Come riportato dalla Repubblica, De Magistris è l'unico tra i candidati a sindaco di Napoli, ad aver partecipato in Piazza Carità alla celebrazione del 25 Aprile, Festa della Liberazione dal nazi-fascismo. Da qui una sfilza di accuse da parte degli altri candidati, che paventano nel gesto di De Magistris una strumentalizzazione elettorale sulla ricorrenza.
Posso invece immaginare l'imbarazzo di Lettieri che nelle sue liste ha una persona che fa gli auguri di buon compleanno ad Hitler ed inneggia a quest'ultimo. Non mi addentro nella polemica con gli altri candidati. Una cosa però voglio testimoniare, essendomi trovata, sabato mattina, 23 aprile, a Fuorigrotta, in una manifestazione elettorale con Luigi De Magistris ed in quella sede sono stati i cittadini a chiedergli di essere presente e dare il giusto risalto al significato ed ai valori del 25 Aprile.

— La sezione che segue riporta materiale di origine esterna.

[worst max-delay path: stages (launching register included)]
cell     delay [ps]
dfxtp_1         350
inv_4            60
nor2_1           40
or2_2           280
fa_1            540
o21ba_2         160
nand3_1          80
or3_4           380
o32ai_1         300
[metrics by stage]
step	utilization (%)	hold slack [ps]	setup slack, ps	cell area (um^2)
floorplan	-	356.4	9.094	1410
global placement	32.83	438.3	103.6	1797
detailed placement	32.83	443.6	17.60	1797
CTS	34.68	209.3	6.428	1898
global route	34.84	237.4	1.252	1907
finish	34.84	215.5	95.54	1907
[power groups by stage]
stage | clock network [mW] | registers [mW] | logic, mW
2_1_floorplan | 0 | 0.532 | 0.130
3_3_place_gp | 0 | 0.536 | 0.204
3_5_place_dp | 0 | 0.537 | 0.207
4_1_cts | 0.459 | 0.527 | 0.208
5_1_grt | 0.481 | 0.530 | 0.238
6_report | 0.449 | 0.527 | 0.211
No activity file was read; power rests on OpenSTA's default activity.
File: config.mk
export PLATFORM = sky130hd
export DESIGN_NAME = kbd_resp_queue
export DESIGN_NICKNAME = d
export VERILOG_FILES = /design/src/rtl/kbd_pkg.sv /design/src/rtl/kbd_xlate.sv /design/src/rtl/kbd_cmd_resp.sv /design/src/rtl/kbd_fifo.sv /design/src/rtl/kbd_resp_queue.sv
export SDC_FILE = /design/constraint.sdc
export NUM_CORES = 2
export LEC_CHECK = 0
export ABC_AREA = 1
export CAP_MARGIN = 20
export CORE_UTILIZATION = 46
export DETAILED_ROUTE_END_ITERATION = 10
export GPL_TIMING_DRIVEN = 0
export PLACE_DENSITY = 0.59
export SLEW_MARGIN = 20
export SYNTH_ARGS = -nofsm -noshare
export SYNTH_HDL_FRONTEND = slang
export SYNTH_SLANG_ARGS = --single-unit
export TNS_END_PERCENT = 30
File: constraint.sdc
create_clock -name clk -period 46.6 [get_ports clk]
set_input_delay 9.32 -clock clk [delete_from_list [all_inputs] [get_ports clk]]
set_output_delay 9.32 -clock clk [all_outputs]
set_load 0.01 [all_outputs]
File: src/rtl/kbd_pkg.sv
package kbd_pkg;
  localparam int BYTE_W    = 8;
  localparam int KEY_IDX_W = 7;
  localparam int KEY_COUNT = 1 << KEY_IDX_W;

  localparam logic [BYTE_W-1:0] CMD_RESET   = 8'h01;
  localparam logic [BYTE_W-1:0] CMD_LAYOUT  = 8'h07;
  localparam logic [BYTE_W-1:0] RSP_RESET0  = 8'hFF;
  localparam logic [BYTE_W-1:0] RSP_RESET1  = 8'h05;
  localparam logic [BYTE_W-1:0] RSP_LAYOUT0 = 8'hFE;
  localparam logic [BYTE_W-1:0] RSP_LAYOUT1 = 8'h20;

  typedef struct packed {
    logic              valid;
    logic [BYTE_W-1:0] data;
  } push_t;

  // Placeholder mapping; real table is supplied by the integrator.
  function automatic logic [KEY_COUNT*BYTE_W-1:0] default_keymap();
    logic [KEY_COUNT*BYTE_W-1:0] m;
    m = '0;
    for (int i = 0; i < KEY_COUNT; i++) begin
      m[i*BYTE_W +: BYTE_W] = BYTE_W'((i * 37 + 11) % 128);
    end
    return m;
  endfunction
endpackage
[config.mk]
export PLATFORM = sky130hd
export DESIGN_NAME = prefetch_byte_queue
export DESIGN_NICKNAME = d
export VERILOG_FILES = /design/src/rtl/pfq_pkg.sv /design/src/rtl/pfq_addr.sv /design/src/rtl/pfq_fetch.sv /design/src/rtl/pfq_fifo.sv /design/src/rtl/prefetch_byte_queue.sv
export SDC_FILE = /design/constraint.sdc
export NUM_CORES = 1
export LEC_CHECK = 0
export ABC_AREA = 1
export BUFFER_PORTS_ARGS = -buffer_cell sky130_fd_sc_hd__buf_2
export CORE_ASPECT_RATIO = 0.5
export CORE_MARGIN = 4
export CORE_UTILIZATION = 58
export DETAILED_ROUTE_END_ITERATION = 8
export GPL_ROUTABILITY_DRIVEN = 0
export MAX_ROUTING_LAYER = met4
export PLACE_DENSITY = 0.81
export SLEW_MARGIN = 20
export SYNTH_ARGS = -nofsm -noshare
export SYNTH_HDL_FRONTEND = slang
export SYNTH_SLANG_ARGS = --single-unit
[constraint.sdc]
create_clock -name clk -period 3.52 [get_ports clk]
set_input_delay 0.352 -clock clk [delete_from_list [all_inputs] [get_ports clk]]
set_output_delay 0.352 -clock clk [all_outputs]
set_load 0.05 [all_outputs]
[src/rtl/pfq_pkg.sv]
package pfq_pkg;
  typedef enum logic [1:0] {
    FETCH_ISSUE = 2'd0,
    FETCH_WAIT  = 2'd1,
    FETCH_DROP  = 2'd2
  } fetch_state_e;
endpackage

[src/rtl/pfq_addr.sv]
module pfq_addr #(
  parameter int SEG_W     = 16,
  parameter int OFF_W     = 16,
  parameter int SEG_SHIFT = 4,
  parameter int ADDR_W    = 20
) (
  input  logic [SEG_W-1:0]  seg_i,
  input  logic [OFF_W-1:0]  off_i,
  output logic [ADDR_W-1:0] word_addr_o
);
  localparam logic [ADDR_W-1:0] WORD_MASK = ~ADDR_W'(1);

  logic [ADDR_W-1:0] seg_ext;
  logic [ADDR_W-1:0] off_ext;
  logic [ADDR_W-1:0] sum;

  // segment scaled by the shift, offset zero-extended, sum truncated
  assign seg_ext     = ADDR_W'(seg_i) << SEG_SHIFT;
  assign off_ext     = ADDR_W'(off_i);
  assign sum         = seg_ext + off_ext;
  assign word_addr_o = sum & WORD_MASK;
endmodule

[src/rtl/pfq_fetch.sv]
module pfq_fetch import pfq_pkg::*; #(
  parameter int SEG_W     = 16,
  parameter int OFF_W     = 16,
  parameter int SEG_SHIFT = 4,
  parameter int ADDR_W    = 20,
  parameter int BYTE_W    = 8,
  parameter int DEPTH     = 6,
  parameter int CNT_W     = 3,
  parameter logic [SEG_W-1:0] RESET_SEG = '1,
  parameter logic [OFF_W-1:0] RESET_OFF = '0
) (
  input  logic                clk,
  input  logic                rst_n,
  input  logic                flush_i,
  input  logic [SEG_W-1:0]    flush_seg_i,
  input  logic [OFF_W-1:0]    flush_off_i,
  input  logic [CNT_W-1:0]    fill_i,
  output logic                mem_req_o,
  input  logic                mem_gnt_i,
  output logic [ADDR_W-1:0]   mem_addr_o,
  input  logic                mem_rvalid_i,
  input  logic [2*BYTE_W-1:0] mem_rdata_i,
  output logic [1:0]          push_n_o,
  output logic [BYTE_W-1:0]   push_b0_o,
  output logic [BYTE_W-1:0]   push_b1_o
);
  localparam logic [CNT_W-1:0] FILL_LIMIT = CNT_W'(DEPTH - 2);

  fetch_state_e     state_q, state_d;
  logic [SEG_W-1:0] seg_q, seg_d;
  logic [OFF_W-1:0] off_q, off_d;
  logic             space_ok;
  logic             accept;

  pfq_addr #(
    .SEG_W(SEG_W), .OFF_W(OFF_W), .SEG_SHIFT(SEG_SHIFT), .ADDR_W(ADDR_W)
  ) u_addr (
    .seg_i      (seg_q),
    .off_i      (off_q),
    .word_addr_o(mem_addr_o)
  );

  assign space_ok  = (fill_i <= FILL_LIMIT);
  assign mem_req_o = (state_q == FETCH_ISSUE) && space_ok;
  assign accept    = mem_req_o && mem_gnt_i;

  always_comb begin
    state_d   = state_q;
    seg_d     = seg_q;
    off_d     = off_q;
    push_n_o  = 2'd0;
    push_b0_o = mem_rdata_i[BYTE_W-1:0];
    push_b1_o = mem_rdata_i[2*BYTE_W-1:BYTE_W];
    unique case (state_q)
      FETCH_ISSUE: begin
        if (accept) state_d = flush_i ? FETCH_DROP : FETCH_WAIT;
      end
      FETCH_WAIT: begin
        if (mem_rvalid_i) begin
          state_d = FETCH_ISSUE;
          if (!flush_i) begin
            if (off_q[0]) begin
              push_n_o  = 2'd1;
              push_b0_o = mem_rdata_i[2*BYTE_W-1:BYTE_W];
              off_d     = off_q + OFF_W'(1);
            end else begin
              push_n_o  = 2'd2;
              off_d     = off_q + OFF_W'(2);
            end
          end
        end else if (flush_i) begin
          state_d = FETCH_DROP;
        end
      end
      FETCH_DROP: begin
        if (mem_rvalid_i) state_d = FETCH_ISSUE;
      end
      default: state_d = FETCH_ISSUE;
    endcase
    if (flush_i) begin
      seg_d = flush_seg_i;
      off_d = flush_off_i;
    end
  end

  always_ff @(posedge clk) begin
    if (!rst_n) begin
      state_q <= FETCH_ISSUE;
      seg_q   <= RESET_SEG;
      off_q   <= RESET_OFF;
    end else begin
      state_q <= state_d;
      seg_q   <= seg_d;
      off_q   <= off_d;
    end
  end

  // a waiting request holds with a stable address
  assert_req_hold_R3: assert property (@(posedge clk) disable iff (!rst_n)
    (mem_req_o && !mem_gnt_i && !flush_i) |=> (mem_req_o && $stable(mem_addr_o)));

  // no second request right after a grant
  assert_single_fetch_R3: assert property (@(posedge clk) disable iff (!rst_n)
    (mem_req_o && mem_gnt_i) |=> !mem_req_o);

  // an odd fetch leaves the offset word aligned
  assert_align_after_odd_R5: assert property (@(posedge clk) disable iff (!rst_n)
    (state_q == FETCH_WAIT && mem_rvalid_i && !flush_i && off_q[0]) |=> !off_q[0]);

  // offset wraps to zero and keeps the segment
  assert_offset_wrap_R6: assert property (@(posedge clk) disable iff (!rst_n)
    (state_q == FETCH_WAIT && mem_rvalid_i && !flush_i && off_q == '1)
      |=> (off_q == '0 && $stable(seg_q)));
endmodule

Mi sembra che De Magistris abbia dato corso ad una richiesta specifica, partita dal basso che ha trovato humus fertile e comunanza di valori in questo candidato a sindaco. Sinceramente non ravvedo alcun tipo di strumentalizzazione, se non il fatto che altri hanno deciso, con proprie motivazioni, a non partecipare al ricordo del 25 Aprile. E la popolazione, a lume di ciò, è più propensa a credere ad un loro disimpegno a riguardo, che non al loro timore di apparire incongrui e fuori luogo per la loro partecipazione all'agone elettorale. A posteriori, perché sollecitati e provocati dalla presenza all'evento di De Magistris, siamo venuti a conoscenza della posizione di Lettieri (sempre quello con il candidato nazista), Morcone e Pasquino.

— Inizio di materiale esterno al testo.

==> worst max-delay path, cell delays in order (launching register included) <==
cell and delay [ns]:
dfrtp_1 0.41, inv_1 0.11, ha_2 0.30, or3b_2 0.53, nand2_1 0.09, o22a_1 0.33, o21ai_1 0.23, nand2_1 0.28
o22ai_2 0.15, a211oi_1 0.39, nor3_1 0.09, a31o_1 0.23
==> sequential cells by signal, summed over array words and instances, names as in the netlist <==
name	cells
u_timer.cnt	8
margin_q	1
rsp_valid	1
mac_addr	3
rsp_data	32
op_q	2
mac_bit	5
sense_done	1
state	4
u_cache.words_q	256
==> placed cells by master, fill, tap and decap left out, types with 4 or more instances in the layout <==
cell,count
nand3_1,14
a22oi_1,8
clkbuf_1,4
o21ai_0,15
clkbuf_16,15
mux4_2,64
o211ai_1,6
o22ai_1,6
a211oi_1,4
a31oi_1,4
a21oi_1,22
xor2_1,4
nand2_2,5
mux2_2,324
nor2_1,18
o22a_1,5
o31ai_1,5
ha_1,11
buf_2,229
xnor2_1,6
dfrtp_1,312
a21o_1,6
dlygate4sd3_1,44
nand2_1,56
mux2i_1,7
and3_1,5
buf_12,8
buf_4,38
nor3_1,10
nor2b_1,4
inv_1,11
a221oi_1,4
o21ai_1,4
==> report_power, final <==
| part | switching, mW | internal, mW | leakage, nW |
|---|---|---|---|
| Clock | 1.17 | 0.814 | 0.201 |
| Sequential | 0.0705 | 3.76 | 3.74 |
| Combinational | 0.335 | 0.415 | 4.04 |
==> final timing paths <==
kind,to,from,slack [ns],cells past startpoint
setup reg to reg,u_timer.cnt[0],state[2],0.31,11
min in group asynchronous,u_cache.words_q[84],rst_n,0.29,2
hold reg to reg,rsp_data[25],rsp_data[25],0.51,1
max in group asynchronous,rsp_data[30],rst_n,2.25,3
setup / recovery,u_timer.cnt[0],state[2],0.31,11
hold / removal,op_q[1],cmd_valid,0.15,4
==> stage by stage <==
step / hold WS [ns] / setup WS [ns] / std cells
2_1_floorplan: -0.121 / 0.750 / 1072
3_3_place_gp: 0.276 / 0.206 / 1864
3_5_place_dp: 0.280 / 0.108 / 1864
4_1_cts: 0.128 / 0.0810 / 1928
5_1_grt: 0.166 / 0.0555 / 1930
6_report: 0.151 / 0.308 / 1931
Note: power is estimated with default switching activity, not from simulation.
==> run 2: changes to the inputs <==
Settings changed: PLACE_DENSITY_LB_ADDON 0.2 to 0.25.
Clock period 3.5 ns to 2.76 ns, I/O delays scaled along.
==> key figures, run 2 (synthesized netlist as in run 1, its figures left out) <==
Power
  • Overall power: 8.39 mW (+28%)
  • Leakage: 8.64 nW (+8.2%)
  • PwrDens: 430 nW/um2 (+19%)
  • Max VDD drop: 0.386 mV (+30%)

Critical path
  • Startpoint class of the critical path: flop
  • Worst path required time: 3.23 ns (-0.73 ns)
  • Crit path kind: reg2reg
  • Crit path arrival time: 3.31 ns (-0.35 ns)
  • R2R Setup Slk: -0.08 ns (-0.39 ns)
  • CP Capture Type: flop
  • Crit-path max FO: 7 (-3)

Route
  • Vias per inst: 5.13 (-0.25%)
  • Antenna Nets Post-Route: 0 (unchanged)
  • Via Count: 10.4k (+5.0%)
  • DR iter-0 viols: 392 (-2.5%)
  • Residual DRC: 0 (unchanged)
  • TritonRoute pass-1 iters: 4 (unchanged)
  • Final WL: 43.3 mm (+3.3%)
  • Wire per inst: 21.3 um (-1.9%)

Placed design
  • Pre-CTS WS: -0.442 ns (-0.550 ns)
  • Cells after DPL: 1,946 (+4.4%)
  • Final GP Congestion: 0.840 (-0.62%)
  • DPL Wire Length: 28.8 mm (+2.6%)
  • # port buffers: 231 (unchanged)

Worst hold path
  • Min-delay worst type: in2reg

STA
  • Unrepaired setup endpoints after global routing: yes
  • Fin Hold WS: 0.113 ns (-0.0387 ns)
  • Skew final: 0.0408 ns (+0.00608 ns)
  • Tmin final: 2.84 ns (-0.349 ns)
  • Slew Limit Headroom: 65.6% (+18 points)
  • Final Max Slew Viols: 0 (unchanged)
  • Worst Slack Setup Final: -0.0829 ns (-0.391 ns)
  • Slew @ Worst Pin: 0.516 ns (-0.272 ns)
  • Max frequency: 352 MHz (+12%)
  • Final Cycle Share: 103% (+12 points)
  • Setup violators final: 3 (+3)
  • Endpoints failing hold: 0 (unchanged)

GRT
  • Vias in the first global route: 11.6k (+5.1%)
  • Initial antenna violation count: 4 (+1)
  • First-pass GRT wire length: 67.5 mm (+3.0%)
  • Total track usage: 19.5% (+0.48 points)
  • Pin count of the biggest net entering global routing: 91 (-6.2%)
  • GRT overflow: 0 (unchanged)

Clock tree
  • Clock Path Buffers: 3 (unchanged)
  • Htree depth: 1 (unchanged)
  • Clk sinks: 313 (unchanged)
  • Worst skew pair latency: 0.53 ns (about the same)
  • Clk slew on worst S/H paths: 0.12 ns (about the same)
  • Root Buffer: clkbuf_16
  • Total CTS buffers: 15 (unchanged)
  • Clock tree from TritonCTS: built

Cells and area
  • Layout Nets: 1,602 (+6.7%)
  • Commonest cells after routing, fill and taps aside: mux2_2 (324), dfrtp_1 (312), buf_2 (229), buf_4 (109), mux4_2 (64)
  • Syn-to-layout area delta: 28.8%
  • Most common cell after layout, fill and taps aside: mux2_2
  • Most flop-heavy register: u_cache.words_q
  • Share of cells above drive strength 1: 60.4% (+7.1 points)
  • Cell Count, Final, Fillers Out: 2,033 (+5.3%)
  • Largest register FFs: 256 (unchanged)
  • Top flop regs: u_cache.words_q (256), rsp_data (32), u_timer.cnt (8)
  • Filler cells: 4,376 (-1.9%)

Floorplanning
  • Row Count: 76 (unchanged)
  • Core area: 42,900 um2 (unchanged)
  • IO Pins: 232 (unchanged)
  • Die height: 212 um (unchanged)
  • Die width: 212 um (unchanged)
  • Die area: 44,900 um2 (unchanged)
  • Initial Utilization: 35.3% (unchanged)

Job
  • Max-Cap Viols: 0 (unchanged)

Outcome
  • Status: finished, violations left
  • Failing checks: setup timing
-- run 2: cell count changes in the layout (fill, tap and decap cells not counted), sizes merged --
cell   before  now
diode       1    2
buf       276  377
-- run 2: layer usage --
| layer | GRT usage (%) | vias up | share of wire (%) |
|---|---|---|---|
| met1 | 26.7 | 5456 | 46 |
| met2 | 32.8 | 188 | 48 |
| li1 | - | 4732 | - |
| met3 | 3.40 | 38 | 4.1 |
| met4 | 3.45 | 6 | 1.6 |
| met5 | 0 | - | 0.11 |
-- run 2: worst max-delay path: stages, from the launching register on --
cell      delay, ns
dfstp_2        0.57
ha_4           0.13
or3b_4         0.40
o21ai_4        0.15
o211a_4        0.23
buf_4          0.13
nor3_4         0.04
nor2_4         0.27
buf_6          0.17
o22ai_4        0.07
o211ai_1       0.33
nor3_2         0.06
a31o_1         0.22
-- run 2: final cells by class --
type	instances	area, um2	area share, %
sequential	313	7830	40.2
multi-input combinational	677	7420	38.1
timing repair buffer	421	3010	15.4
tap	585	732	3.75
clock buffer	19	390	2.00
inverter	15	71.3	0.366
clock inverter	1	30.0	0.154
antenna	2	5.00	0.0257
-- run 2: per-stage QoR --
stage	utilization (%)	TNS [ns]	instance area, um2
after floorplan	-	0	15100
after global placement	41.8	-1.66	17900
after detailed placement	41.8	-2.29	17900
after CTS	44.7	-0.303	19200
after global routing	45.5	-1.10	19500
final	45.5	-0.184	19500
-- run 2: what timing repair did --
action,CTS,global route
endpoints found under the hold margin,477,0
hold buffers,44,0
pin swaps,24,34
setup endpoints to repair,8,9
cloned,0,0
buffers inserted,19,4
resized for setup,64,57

Nel momento in cui, tanti giovani si iscrivono all'ANPI, che registra un boom di iscrizioni, in quanto i valori della Resistenza, della guerra di Liberazione e della Costituzione sono più vivi ed attuali che mai, che i candidati a sindaco di Napoli, prima città europea a sollevarsi contro il dominio nazi-fascista e medaglia d'oro alla Resistenza, sottolineassero il loro antifascismo, sarebbe stato un bene e non un male, né tantomeno una passerella elettorale.